Scientific classification
- Kingdom: Animalia
- Phylum: Chordata
- Class: Mammalia
- Order: Carnivora
- Family: Mustelidae
- Genus: Mustela
- Species: M. putorius
- Subspecies: †M. p. caledoniae
- Trinomial name: †Mustela putorius caledoniae (Tetley, 1939)
- Synonyms: Putorius putorius caledoniae Tetley, 1939;

= Scottish polecat =

Subspecies of mustelid

The Scottish polecat (Mustela putorius caledoniae) is an extinct subspecies of European polecat that was endemic to Scotland until its extinction in the early 20th century. It was one of two subspecies of polecat in the island of Great Britain. In Scotland, polecats are referred as "foumarts", a term which originates from the Scots language.
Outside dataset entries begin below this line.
<file path="src/rtl/mem_arbiter_if.sv">
// ============================================================================
// Module      : mem_arbiter_if
// Description : Bundle of the two requester ports, the memory controller side
//               and the shared completion signals of mem_arbiter.
//               slave  = arbiter view, master = requester / controller view.
// Revision    : 1.0  initial release
// ============================================================================
`default_nettype none

interface mem_arbiter_if #(
  parameter int DATA_WIDTH = 32
);
  logic                  request_0;
  logic                  request_1;
  logic [DATA_WIDTH-1:0] address_0;
  logic [DATA_WIDTH-1:0] address_1;
  logic [DATA_WIDTH-1:0] input_data_0;
  logic [DATA_WIDTH-1:0] input_data_1;
  logic                  should_write_0;
  logic                  should_write_1;
  logic [DATA_WIDTH-1:0] memory_controller_output_data;
  logic                  memory_controller_ready;
  logic [DATA_WIDTH-1:0] memory_address;
  logic [DATA_WIDTH-1:0] memory_input_data;
  logic                  memory_should_write;
  logic                  memory_request;
  logic [DATA_WIDTH-1:0] output_data;
  logic                  ready_0;
  logic                  ready_1;
  logic                  error;
  logic                  grant;

  modport slave (
    input  request_0, request_1, address_0, address_1,
    input  input_data_0, input_data_1, should_write_0, should_write_1,
    input  memory_controller_output_data, memory_controller_ready,
    output memory_address, memory_input_data, memory_should_write, memory_request,
    output output_data, ready_0, ready_1, error, grant
  );

  modport master (
    output request_0, request_1, address_0, address_1,
    output input_data_0, input_data_1, should_write_0, should_write_1,
    output memory_controller_output_data, memory_controller_ready,
    input  memory_address, memory_input_data, memory_should_write, memory_request,
    input  output_data, ready_0, ready_1, error, grant
  );
endinterface

`default_nettype wire

</file>
<file path="src/rtl/mem_arbiter.sv">
// ============================================================================
// Module      : mem_arbiter
// Description : Two-port (instruction L1 / data L1) arbiter in front of a
//               single memory controller. IDLE -> BUSY -> DONE -> IDLE, with a
//               BUSY timeout that aborts with a one-cycle error pulse.
//               Macro ARBITER_ROUND_ROBIN_EN: alternate winners on a tie
//               (port 0 first after reset); undefined: port 1 wins ties.
// Revision    : 1.0  initial release
// ============================================================================
`default_nettype none

module mem_arbiter #(
  parameter int DATA_WIDTH     = 32,
  parameter int TIMEOUT_CYCLES = 255   // legal range 1..255
) (
  input logic          clock,
  input logic          reset_n,
  mem_arbiter_if.slave bus
);

  localparam logic [7:0] c_TIMEOUT = 8'(TIMEOUT_CYCLES);

  typedef enum logic [1:0] {
    S_IDLE = 2'd0,
    S_BUSY = 2'd1,
    S_DONE = 2'd2
  } state_t;

  state_t                r_state;
  logic [7:0]            r_count;
  logic [DATA_WIDTH-1:0] r_address;
  logic [DATA_WIDTH-1:0] r_wdata;
  logic [DATA_WIDTH-1:0] r_rdata;
  logic                  r_write;
  logic                  r_mem_req;
  logic                  r_grant;
  logic                  r_ready_0;
  logic                  r_ready_1;
  logic                  r_error;

  logic                  w_any_req;
  logic                  w_winner;
  logic [7:0]            w_count_inc;

  assign w_any_req   = bus.request_0 | bus.request_1;
  assign w_count_inc = r_count + 8'd1;

`ifdef ARBITER_ROUND_ROBIN_EN
  // Port that was served last; resets to 1 so port 0 is preferred first.
  logic r_last_grant;

  // Tie goes to the port not served last, otherwise to the sole requester.
  always_comb begin
    w_winner = bus.request_1;
    if (bus.request_0 && bus.request_1) w_winner = ~r_last_grant;
  end

  // Remember the winner of every accepted request.
  always_ff @(posedge clock or negedge reset_n) begin
    if (!reset_n) begin
      r_last_grant <= 1'b1;
    end else if (r_state == S_IDLE && w_any_req) begin
      r_last_grant <= w_winner;
    end
  end
`else
  // Fixed priority: the data port wins whenever it is requesting.
  always_comb begin
    w_winner = bus.request_1;
  end
`endif

  // Main transaction state machine with registered outputs.
  always_ff @(posedge clock or negedge reset_n) begin
    if (!reset_n) begin
      r_state   <= S_IDLE;
      r_count   <= 8'd0;
      r_address <= '0;
      r_wdata   <= '0;
      r_rdata   <= '0;
      r_write   <= 1'b0;
      r_mem_req <= 1'b0;
      r_grant   <= 1'b0;
      r_ready_0 <= 1'b0;
      r_ready_1 <= 1'b0;
      r_error   <= 1'b0;
    end else begin
      case (r_state)
        S_IDLE: begin
          if (w_any_req) begin
            r_grant   <= w_winner;
            r_address <= w_winner ? bus.address_1      : bus.address_0;
            r_wdata   <= w_winner ? bus.input_data_1   : bus.input_data_0;
            r_write   <= w_winner ? bus.should_write_1 : bus.should_write_0;
            r_count   <= 8'd0;
            r_mem_req <= 1'b1;
            r_state   <= S_BUSY;
          end
        end
        S_BUSY: begin
          // Completion takes precedence over a timeout in the same cycle.
          if (bus.memory_controller_ready) begin
            if (!r_write) r_rdata <= bus.memory_controller_output_data;
            r_mem_req <= 1'b0;
            r_ready_0 <= ~r_grant;
            r_ready_1 <= r_grant;
            r_state   <= S_DONE;
          end else begin
            r_count <= w_count_inc;
            if (w_count_inc == c_TIMEOUT) begin
              r_mem_req <= 1'b0;
              r_error   <= 1'b1;
              r_state   <= S_DONE;
            end
          end
        end
        S_DONE: begin
          // Pulses last exactly one cycle; always pass through IDLE.
          r_ready_0 <= 1'b0;
          r_ready_1 <= 1'b0;
          r_error   <= 1'b0;
          r_state   <= S_IDLE;
        end
        default: begin
          r_state <= S_IDLE;
        end
      endcase
    end
  end

  assign bus.memory_address      = r_address;
  assign bus.memory_input_data   = r_wdata;
  assign bus.memory_should_write = r_write;
  assign bus.memory_request      = r_mem_req;
  assign bus.output_data         = r_rdata;
  assign bus.ready_0             = r_ready_0;
  assign bus.ready_1             = r_ready_1;
  assign bus.error               = r_error;
  assign bus.grant               = r_grant;

endmodule

`default_nettype wire

</file>
<file path="src/flat_wrapper.sv">
// flat-port wrapper written by rule: the top's interface ports become plain ports
module mem_arbiter_flat 
#(
  parameter int DATA_WIDTH     = 32,
  parameter int TIMEOUT_CYCLES = 255                        
)
  (clock, reset_n, bus_request_0, bus_request_1, bus_address_0, bus_address_1, bus_input_data_0, bus_input_data_1, bus_should_write_0, bus_should_write_1, bus_memory_controller_output_data, bus_memory_controller_ready, bus_memory_address, bus_memory_input_data, bus_memory_should_write, bus_memory_request, bus_output_data, bus_ready_0, bus_ready_1, bus_error, bus_grant);
  mem_arbiter_if #(.DATA_WIDTH(DATA_WIDTH)) bus_i ();
  input logic clock;
  input logic reset_n;
  input wire logic [$bits(bus_i.request_0)-1:0] bus_request_0;
  input wire logic [$bits(bus_i.request_1)-1:0] bus_request_1;
  input wire logic [$bits(bus_i.address_0)-1:0] bus_address_0;
  input wire logic [$bits(bus_i.address_1)-1:0] bus_address_1;
  input wire logic [$bits(bus_i.input_data_0)-1:0] bus_input_data_0;
  input wire logic [$bits(bus_i.input_data_1)-1:0] bus_input_data_1;
  input wire logic [$bits(bus_i.should_write_0)-1:0] bus_should_write_0;
  input wire logic [$bits(bus_i.should_write_1)-1:0] bus_should_write_1;
  input wire logic [$bits(bus_i.memory_controller_output_data)-1:0] bus_memory_controller_output_data;
  input wire logic [$bits(bus_i.memory_controller_ready)-1:0] bus_memory_controller_ready;
  output wire logic [$bits(bus_i.memory_address)-1:0] bus_memory_address;
  output wire logic [$bits(bus_i.memory_input_data)-1:0] bus_memory_input_data;
  output wire logic [$bits(bus_i.memory_should_write)-1:0] bus_memory_should_write;
  output wire logic [$bits(bus_i.memory_request)-1:0] bus_memory_request;
  output wire logic [$bits(bus_i.output_data)-1:0] bus_output_data;
  output wire logic [$bits(bus_i.ready_0)-1:0] bus_ready_0;
  output wire logic [$bits(bus_i.ready_1)-1:0] bus_ready_1;
  output wire logic [$bits(bus_i.error)-1:0] bus_error;
  output wire logic [$bits(bus_i.grant)-1:0] bus_grant;
  assign bus_i.request_0 = bus_request_0;
  assign bus_i.request_1 = bus_request_1;
  assign bus_i.address_0 = bus_address_0;
  assign bus_i.address_1 = bus_address_1;
  assign bus_i.input_data_0 = bus_input_data_0;
  assign bus_i.input_data_1 = bus_input_data_1;
  assign bus_i.should_write_0 = bus_should_write_0;
  assign bus_i.should_write_1 = bus_should_write_1;
  assign bus_i.memory_controller_output_data = bus_memory_controller_output_data;
  assign bus_i.memory_controller_ready = bus_memory_controller_ready;
  assign bus_memory_address = bus_i.memory_address;
  assign bus_memory_input_data = bus_i.memory_input_data;
  assign bus_memory_should_write = bus_i.memory_should_write;
  assign bus_memory_request = bus_i.memory_request;
  assign bus_output_data = bus_i.output_data;
  assign bus_ready_0 = bus_i.ready_0;
  assign bus_ready_1 = bus_i.ready_1;
  assign bus_error = bus_i.error;
  assign bus_grant = bus_i.grant;
  mem_arbiter #(.DATA_WIDTH(DATA_WIDTH), .TIMEOUT_CYCLES(TIMEOUT_CYCLES)) u_core (.clock(clock), .reset_n(reset_n), .bus(bus_i));
endmodule
</file>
The Scottish polecat was first described in 1939 after its extinction. Its range before its extinction was a far northern portion of Scotland.

== Etymology and terms ==
The native term for polecat in Scotland is "foumart". This term originates from a Scots term with multiple spellings, such as fuimart or fumart. In Robert Burns' dialect of Ayrshire, the native term was thummurt or thoomart. This word is a contraction of the words "foul marten", as a reference to the odour of the polecat.

== Taxonomy ==
The Scottish polecat was first described by H. Tetley in 1939, after its extinction. Tetley suggests that the domestic ferret's progenitor was a Sutherland population of Scottish polecat. Polecats first arrived in Britain from continental Europe at the end of the Last Glacial Period around 9,500 years ago.
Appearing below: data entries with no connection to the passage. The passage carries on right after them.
[config.mk]
export PLATFORM = sky130hd
export DESIGN_NAME = calculator_acc
export DESIGN_NICKNAME = d
export VERILOG_FILES = /design/src/rtl/calc_pkg.sv /design/src/rtl/seq_divider.sv /design/src/rtl/calculator_acc.sv
export SDC_FILE = /design/constraint.sdc
export NUM_CORES = 2
export LEC_CHECK = 0
export CAP_MARGIN = 15
export CORE_UTILIZATION = 35
export CTS_CLUSTER_DIAMETER = 120
export DETAILED_ROUTE_END_ITERATION = 10
export HOLD_SLACK_MARGIN = 0.02
export PLACE_DENSITY = 0.51
export SYNTH_ARGS = -nofsm -noshare
export SYNTH_HDL_FRONTEND = slang
export SYNTH_SLANG_ARGS = --single-unit
[constraint.sdc]
create_clock -name clk -period 20.2 [get_ports clk]
set_clock_uncertainty 0.1 [all_clocks]
set_input_delay 2.02 -clock clk [delete_from_list [all_inputs] [get_ports clk]]
set_output_delay 2.02 -clock clk [all_outputs]
set_load 0.01 [all_outputs]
== Distribution and range ==
The Scottish polecat was one of two polecat subspecies in the island of Great Britain, the other being the Welsh polecat. Despite being extinct in other parts of Scotland, by 1881 Scottish polecat populations had managed to survive in the far north, above the Moray Firth. The Scottish polecat was once common in all Scottish mainland counties before its decline.

== Description ==
According to Scottish artist Archibald Thorburn, the Scottish polecat's length of head and body measures around 18 inches. Its tail measures 7–8 inches. The Scottish polecat's underfur was of a light yellowish shade of buff, which blended with the dark brown/black colour of its outerfur. It was smaller and more muscular than the pine marten, a fellow mustelid.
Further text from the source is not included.